In addition to the group's works, Thomas D, Hausmarke, and Ypsilon also produced successful solo albums and the four had their own weekly show Die 4. Dimension, named after their third album, which aired on the German pay TV channel Premiere in 1993 and 1994.

At the 1996 Popkomm in Cologne, Die Fantastischen Vier announced the establishment of their label, Four Music. Headquarters were in Stuttgart, but were later moved to Berlin-Kreuzberg.

Three years later, the group's seventh album 4:99 was released on their own label, with four singles from the album following. After the No. 2 hit "MfG", three singles were released at the same time, a first in German music business. Each one can be associated with one of the rappers: "Le Smou" (Smudo), "Michi Beck in Hell" (Michi Beck), and "Buenos Dias Messias" (Thomas D).

In late September 2004, the group released the album Viel, the following tour being their most successful and best-attended to date.

In 2005, Fanta 4's first greatest-hits album was published.

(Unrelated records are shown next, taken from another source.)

What follows belongs to an exercise in optimizing a design on an open flow for small area and a short achievable clock period; a production flow would make more cautious choices. At most, simulation tests tie the RTL to the original design; equivalence was not proved. No activity file was given, so power comes from the tool's default toggle rates.

== exp/yarrow ==
// coproc_top
module coproc_top (
  input  logic                CLOCK_50,
  input  logic                hps_fpga_reset_n,
  input  logic [word_w-1:0]   in_readdata,
  input  logic                in_waitrequest,
  output logic                in_read,
  output logic [word_w-1:0]   out_writedata,
  output logic                out_write,
  input  logic                out_waitrequest,
  input  logic [2:0]          reset_req,
  output logic                cold_reset,
  output logic                warm_reset,
  output logic                debug_reset,
  output logic [uptime_w-1:0] status_count,
  output logic [led_w-1:0]    ledr
);
  logic [uptime_w-1:0] uptime_q;    
  mult_pipe #(
    .stages (mult_stages)
  ) mult_inst (
    .CLOCK_50         (CLOCK_50),
    .hps_fpga_reset_n (hps_fpga_reset_n),
    .in_readdata      (in_readdata),
    .in_waitrequest   (in_waitrequest),
    .in_read          (in_read),
    .out_writedata    (out_writedata),
    .out_write        (out_write),
    .out_waitrequest  (out_waitrequest)
  );
  reset_req_fsm #(
    .pulse_ext (cold_pulse_ext)
  ) cold_req_inst (
    .CLOCK_50         (CLOCK_50),
    .hps_fpga_reset_n (hps_fpga_reset_n),
  ...
Size: about 1000 cells after synthesis, about 200 flip-flops, ~120 I/O pins, ~13000 µm² of cells after synthesis.
export LEC_CHECK = 0
export CAP_MARGIN = 20
export CORE_MARGIN = 2
export CORE_UTILIZATION = 60
export CTS_CLUSTER_DIAMETER = 150
export CTS_CLUSTER_SIZE = 30
export SETUP_SLACK_MARGIN = 3.7
export SLEW_MARGIN = 20
export SYNTH_HIERARCHICAL = 1
export TNS_END_PERCENT = 5
create_clock -name core_clock -period 6.8 [get_ports {CLOCK_50}]
standard.sh (not shown) runs the stock make flow with config.mk's settings and CLKGATE_MAP_FILE= SYNTH_SCRIPT=/design/flow/synth_recipe.tcl, a recipe that flattens the netlist after the stock synthesis.
==> flow/flow/run.sh <==
#!/bin/bash
# Layout flow: the standard ORFS flow, with two changes:
# - the port buffers that the placement step inserts are made from
#   sky130_fd_sc_hd__buf_1, which the timing repair may then resize, instead of
#   the delay-cell buffer the resizer picks;
# - the pins of the one combinational port-to-port path (in_waitrequest,
#   out_waitrequest -> in_read) are placed next to each other.
set -euo pipefail
bash standard.sh "BUFFER_PORTS_ARGS=-buffer_cell sky130_fd_sc_hd__buf_1" \
  "PLACE_PINS_ARGS=-group_pins {in_waitrequest out_waitrequest in_read}" \
  finish > orfs_make.log 2>&1
Input-level comparison between exp/pepper and exp/yarrow:
- swapping 30 for 24 in CTS_CLUSTER_SIZE
- clearing TNS_END_PERCENT, which used to be 5
- swapping 60 for 75 in CORE_UTILIZATION
- swapping 150 for 100 in CTS_CLUSTER_DIAMETER
==> flow/flow/run.sh <==
#!/bin/bash
# Layout flow: the standard ORFS flow, with the port buffers that the
# placement step inserts made from sky130_fd_sc_hd__buf_1, which the timing
# repair may then resize, instead of the delay-cell buffer the resizer picks.
set -euo pipefail
bash standard.sh "BUFFER_PORTS_ARGS=-buffer_cell sky130_fd_sc_hd__buf_1" finish > orfs_make.log 2>&1
Diff exp/pepper..exp/yarrow | register bit total from synthesis | unchanged
Going from exp/yarrow to exp/pepper, total sequential power did not really move; worst setup slack after layout went down.
In exp/pepper the non-clock buffer count turned out 32 higher than in exp/yarrow.
exp/pepper vs. exp/yarrow: relative contribution of sequential cells to total power went down by 1.6 points, final period demand of the worst path went up by 12 ps.
Setup changes, exp/pepper to exp/willow
- changing CTS_CLUSTER_SIZE from 24 to 30
- changing CORE_UTILIZATION from 75 to 65
- changing CTS_CLUSTER_DIAMETER from 100 to 150
==> comparison <==
exp/willow vs exp/pepper — utilization after layout dropped 12 points.
Looking at final clock period utilization by the worst path, exp/willow sits 0.42 points lower than exp/pepper does.
exp/willow ended with less total clock buffers created by CTS than exp/pepper.
Against exp/pepper, exp/willow comes in 0.77 points lower on relative area change from synthesis to final layout.
Looking at worst slew slack as a fraction of its limit, exp/willow sits 1.3 points above exp/pepper.
Relative to exp/pepper, combinational power decreased by about 5% in exp/willow.
Input-level comparison between exp/raven and exp/willow:
- an added TNS_END_PERCENT of 5
- a change of CORE_UTILIZATION from 65 to 60
Results
exp/raven completed; timing, DRC and antenna clean
Looking at area growth from synthesis to layout across exp/willow and exp/raven, the one that comes out lower is exp/raven.
Share of total power in sequential cells (exp/raven over exp/willow): increase, 1.5 points
exp/willow -> exp/raven: non-clock buffer count decreased by a little under 10%
Die area delta for exp/raven relative to exp/willow: 8.1% higher

Another version of the RTL of coproc_top (not shown whole).
Size in the first run: about 1100 cells after synthesis, roughly 190 flip-flops, roughly 120 I/O pins, ~13000 µm² of cells after synthesis.
==> flow/config.mk <==
export PLATFORM = sky130hd
export DESIGN_NAME = coproc_top
export DESIGN_NICKNAME = coproc_top
export VERILOG_FILES = /design/flow/design.v
export SDC_FILE = /design/flow/constraint.sdc
export NUM_CORES = 4
export LEC_CHECK = 0
export ABC_CLOCK_PERIOD_IN_PS = 3000
export CAP_MARGIN = 20
export CORE_MARGIN = 2
export CORE_UTILIZATION = 55
export SETUP_SLACK_MARGIN = 3.6
export SLEW_MARGIN = 20
export SYNTH_HIERARCHICAL = 1
==> flow/constraint.sdc <==
create_clock -name core_clock -period 6.8 [get_ports {CLOCK_50}]
set_input_delay 1.3600 -clock core_clock [delete_from_list [all_inputs] [get_ports {CLOCK_50}]]
set_output_delay 1.3600 -clock core_clock [all_outputs]
set_load 0.01 [all_outputs]
==> flow/flow/run.sh <==
#!/bin/bash
# Layout flow: the standard ORFS flow, with the port buffers that the
# placement step inserts made from sky130_fd_sc_hd__buf_1, which the timing
# repair may then resize, instead of the delay-cell buffer the resizer picks.
set -euo pipefail
bash standard.sh "BUFFER_PORTS_ARGS=-buffer_cell sky130_fd_sc_hd__buf_1" finish > orfs_make.log 2>&1
Then changed:
==> flow/run.sh (new file) <==
#!/bin/bash
# synth_recipe.tcl (not shown) runs the flow's synth.tcl, then flattens the netlist and writes it again
# the make line also repeats each setting of config.mk as NAME=value (left out here)
make -C /OpenROAD-flow-scripts/flow DESIGN_CONFIG=/design/flow/config.mk WORK_HOME=/design/flow/orfs CLKGATE_MAP_FILE= SYNTH_SCRIPT=/design/flow/synth_recipe.tcl finish
- SETUP_SLACK_MARGIN: 3.6 -> 3.5
removed: flow/flow/run.sh
removed: flow/standard.sh
Clock skew goes down by 0.0084 ns.
Area after synthesis does not change.
Worst setup slack is worse by 0.033 ns.
Then changed:
- SETUP_SLACK_MARGIN: 3.5 -> 3.7
=>
- clock skew goes up by 0.0068 ns
- utilization goes up by 1.7 points
- total power goes up by 1.7%
- worst setup slack gets better by 0.034 ns
- combinational power goes up by about 4%
- area after synthesis stays the same
- cell area goes up by 2.4%
- critical path depth goes up by 4
No functional check of the RTL was part of any run of this note.

-- re-timing with driven ports --
In the flow no input, the clock included, has a driving cell. The finished layouts below were timed again as built, in two steps.
Step 1 assumes that a clkbuf_16 drives the clock port and a buf_2 every other input.
Step 2 adds t to the input delays and takes it off the output delays; t is the mean of the earliest and latest rising clock arrival at the registers after step 1. Input paths then give back, and output paths get back, about the clock's delay inside the block.
a / b / c = no drivers / after step 1 / after step 2; a / b = the first two.
run | shift t [ns] | setup WS [ns] | worst register clock-pin slew, ns
exp/yarrow | 0.515 | 3.702 / 3.681 / 3.681 | 0.12 / 0.12
exp/pepper | 0.513 | 3.690 / 3.677 / 3.164 | 0.10 / 0.10
exp/willow | 0.516 | 3.719 / 3.696 / 3.692 | 0.12 / 0.12
exp/raven | 0.520 | 3.708 / 3.689 / 3.491 | 0.11 / 0.11
the first run of note 2 | 0.493 | 3.607 / 3.607 / 3.356 | 0.09 / 0.09
the second run of note 2 | 0.481 | 3.574 / 3.551 / 3.551 | 0.08 / 0.08
the third run of note 2 | 0.490 | 3.608 / 3.608 / 3.608 | 0.09 / 0.09
After both steps setup and hold are still met in every run listed. For exp/pepper, which loses most, drivers alone change the setup slack by -0.013 ns; drivers and shift together by -0.526 ns.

It includes all singles, as well as several other songs and rare footage from the group's early days, when they were still called Terminal Team and rapped in English.

On 7 April 2007, the number-one album Fornika was released, preceded by the single "Ernten was wir säen" (Reap what we sow). "Ernten was wir säen" was released as a download for Guitar Hero III: Legends of Rock in December 2007 and was covered by rock band Oomph! in 2009.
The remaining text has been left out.